Top of STUDY MATERIAL
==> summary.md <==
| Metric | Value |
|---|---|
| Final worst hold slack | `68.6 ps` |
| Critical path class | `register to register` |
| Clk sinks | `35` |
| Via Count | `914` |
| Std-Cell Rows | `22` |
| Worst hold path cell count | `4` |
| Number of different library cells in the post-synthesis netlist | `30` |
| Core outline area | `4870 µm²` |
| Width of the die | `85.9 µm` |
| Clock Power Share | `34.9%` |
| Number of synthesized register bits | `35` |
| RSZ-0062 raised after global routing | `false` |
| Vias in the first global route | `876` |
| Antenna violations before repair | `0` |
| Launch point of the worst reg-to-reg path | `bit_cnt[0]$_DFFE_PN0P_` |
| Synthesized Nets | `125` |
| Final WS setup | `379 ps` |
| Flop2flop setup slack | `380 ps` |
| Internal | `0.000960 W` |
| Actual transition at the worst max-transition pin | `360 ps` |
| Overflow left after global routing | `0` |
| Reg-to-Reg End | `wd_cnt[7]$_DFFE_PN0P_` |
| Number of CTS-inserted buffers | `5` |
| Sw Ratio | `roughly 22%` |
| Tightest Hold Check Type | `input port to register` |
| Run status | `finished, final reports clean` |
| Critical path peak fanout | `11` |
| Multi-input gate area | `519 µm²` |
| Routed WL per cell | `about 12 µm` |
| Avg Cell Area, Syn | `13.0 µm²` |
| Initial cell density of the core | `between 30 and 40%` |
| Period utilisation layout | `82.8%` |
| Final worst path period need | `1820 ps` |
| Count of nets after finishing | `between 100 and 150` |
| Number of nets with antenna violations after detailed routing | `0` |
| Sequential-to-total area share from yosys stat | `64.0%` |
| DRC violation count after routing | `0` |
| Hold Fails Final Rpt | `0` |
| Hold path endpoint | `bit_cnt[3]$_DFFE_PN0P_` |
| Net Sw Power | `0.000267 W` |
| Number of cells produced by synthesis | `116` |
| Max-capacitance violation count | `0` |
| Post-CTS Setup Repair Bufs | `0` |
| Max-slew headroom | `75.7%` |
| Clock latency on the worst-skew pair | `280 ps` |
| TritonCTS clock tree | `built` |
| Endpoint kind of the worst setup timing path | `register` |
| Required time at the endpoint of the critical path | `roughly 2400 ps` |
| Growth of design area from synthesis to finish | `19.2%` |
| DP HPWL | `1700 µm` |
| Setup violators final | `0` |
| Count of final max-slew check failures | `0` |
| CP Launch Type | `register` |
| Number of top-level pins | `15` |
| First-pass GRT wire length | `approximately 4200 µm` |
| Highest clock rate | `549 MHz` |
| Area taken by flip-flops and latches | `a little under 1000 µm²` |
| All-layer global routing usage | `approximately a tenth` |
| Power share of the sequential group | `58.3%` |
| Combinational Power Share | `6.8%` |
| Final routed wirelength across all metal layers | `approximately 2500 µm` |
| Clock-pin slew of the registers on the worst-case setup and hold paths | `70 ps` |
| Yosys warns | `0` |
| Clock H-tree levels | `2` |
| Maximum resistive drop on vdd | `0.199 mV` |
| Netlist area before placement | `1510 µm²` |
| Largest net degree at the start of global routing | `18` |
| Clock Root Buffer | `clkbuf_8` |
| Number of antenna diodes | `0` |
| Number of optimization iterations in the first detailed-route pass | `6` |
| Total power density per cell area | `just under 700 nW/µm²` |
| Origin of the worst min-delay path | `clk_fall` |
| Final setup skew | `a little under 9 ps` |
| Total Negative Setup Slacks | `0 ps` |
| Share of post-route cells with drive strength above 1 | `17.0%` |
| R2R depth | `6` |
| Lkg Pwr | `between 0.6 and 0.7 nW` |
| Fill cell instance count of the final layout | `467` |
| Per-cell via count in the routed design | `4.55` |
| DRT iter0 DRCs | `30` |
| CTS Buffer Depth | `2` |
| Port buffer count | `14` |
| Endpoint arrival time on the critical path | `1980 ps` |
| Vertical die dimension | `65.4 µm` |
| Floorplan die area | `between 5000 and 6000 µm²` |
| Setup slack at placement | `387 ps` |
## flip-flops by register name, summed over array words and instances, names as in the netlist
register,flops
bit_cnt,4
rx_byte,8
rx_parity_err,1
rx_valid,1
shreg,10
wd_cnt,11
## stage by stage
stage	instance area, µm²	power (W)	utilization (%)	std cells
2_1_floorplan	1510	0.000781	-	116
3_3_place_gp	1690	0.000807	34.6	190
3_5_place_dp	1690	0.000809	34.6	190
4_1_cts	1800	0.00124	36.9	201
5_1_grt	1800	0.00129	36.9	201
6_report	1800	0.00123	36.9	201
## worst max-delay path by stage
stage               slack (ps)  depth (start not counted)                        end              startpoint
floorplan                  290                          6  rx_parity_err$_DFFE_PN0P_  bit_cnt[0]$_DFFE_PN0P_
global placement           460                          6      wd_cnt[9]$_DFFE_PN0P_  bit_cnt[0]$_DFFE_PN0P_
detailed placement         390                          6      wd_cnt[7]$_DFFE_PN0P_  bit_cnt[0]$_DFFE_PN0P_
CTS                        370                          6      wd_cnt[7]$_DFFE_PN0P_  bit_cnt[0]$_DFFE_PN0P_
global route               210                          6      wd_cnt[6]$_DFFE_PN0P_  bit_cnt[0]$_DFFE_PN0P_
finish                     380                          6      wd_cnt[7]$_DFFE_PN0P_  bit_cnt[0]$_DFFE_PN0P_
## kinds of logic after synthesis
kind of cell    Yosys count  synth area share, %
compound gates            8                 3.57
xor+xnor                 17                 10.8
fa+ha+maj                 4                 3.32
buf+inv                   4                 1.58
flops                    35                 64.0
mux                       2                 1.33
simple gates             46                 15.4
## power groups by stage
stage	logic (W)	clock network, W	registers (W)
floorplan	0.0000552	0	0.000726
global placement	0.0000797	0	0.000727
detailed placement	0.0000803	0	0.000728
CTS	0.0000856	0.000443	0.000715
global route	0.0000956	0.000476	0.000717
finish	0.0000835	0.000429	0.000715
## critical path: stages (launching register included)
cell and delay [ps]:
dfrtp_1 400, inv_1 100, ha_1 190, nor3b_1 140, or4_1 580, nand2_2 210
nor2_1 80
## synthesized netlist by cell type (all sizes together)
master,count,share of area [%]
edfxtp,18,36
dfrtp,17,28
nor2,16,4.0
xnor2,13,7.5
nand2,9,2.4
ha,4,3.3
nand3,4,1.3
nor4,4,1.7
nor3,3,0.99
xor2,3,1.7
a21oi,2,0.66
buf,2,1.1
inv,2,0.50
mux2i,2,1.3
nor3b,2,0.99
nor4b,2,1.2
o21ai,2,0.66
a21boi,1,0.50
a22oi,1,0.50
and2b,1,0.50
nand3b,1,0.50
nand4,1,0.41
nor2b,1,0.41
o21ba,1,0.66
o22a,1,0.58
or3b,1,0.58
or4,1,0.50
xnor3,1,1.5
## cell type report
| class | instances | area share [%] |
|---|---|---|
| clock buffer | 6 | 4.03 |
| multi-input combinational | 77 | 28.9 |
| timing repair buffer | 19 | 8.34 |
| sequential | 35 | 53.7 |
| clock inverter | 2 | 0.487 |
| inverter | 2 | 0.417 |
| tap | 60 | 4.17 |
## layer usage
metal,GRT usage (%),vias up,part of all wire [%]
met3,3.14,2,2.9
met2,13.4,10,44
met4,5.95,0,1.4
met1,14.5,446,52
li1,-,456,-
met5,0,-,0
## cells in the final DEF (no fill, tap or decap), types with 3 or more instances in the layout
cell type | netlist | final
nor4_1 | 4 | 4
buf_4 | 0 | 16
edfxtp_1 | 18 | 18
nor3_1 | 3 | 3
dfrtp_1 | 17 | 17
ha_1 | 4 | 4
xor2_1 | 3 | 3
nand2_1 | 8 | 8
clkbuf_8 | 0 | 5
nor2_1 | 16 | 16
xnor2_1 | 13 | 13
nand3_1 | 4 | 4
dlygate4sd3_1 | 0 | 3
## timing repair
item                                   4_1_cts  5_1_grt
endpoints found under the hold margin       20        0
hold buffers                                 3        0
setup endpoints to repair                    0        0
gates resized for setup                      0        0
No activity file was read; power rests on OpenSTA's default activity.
Bottom of STUDY MATERIAL
◆ **TASK DIRECTIONS**
For every line of the records that has the word "input" in it, make a copy.

◆ **RESPONSE TO THE EXERCISE**
| Tightest Hold Check Type | `input port to register` |
| Multi-input gate area | `519 µm²` |
| multi-input combinational | 77 | 28.9 |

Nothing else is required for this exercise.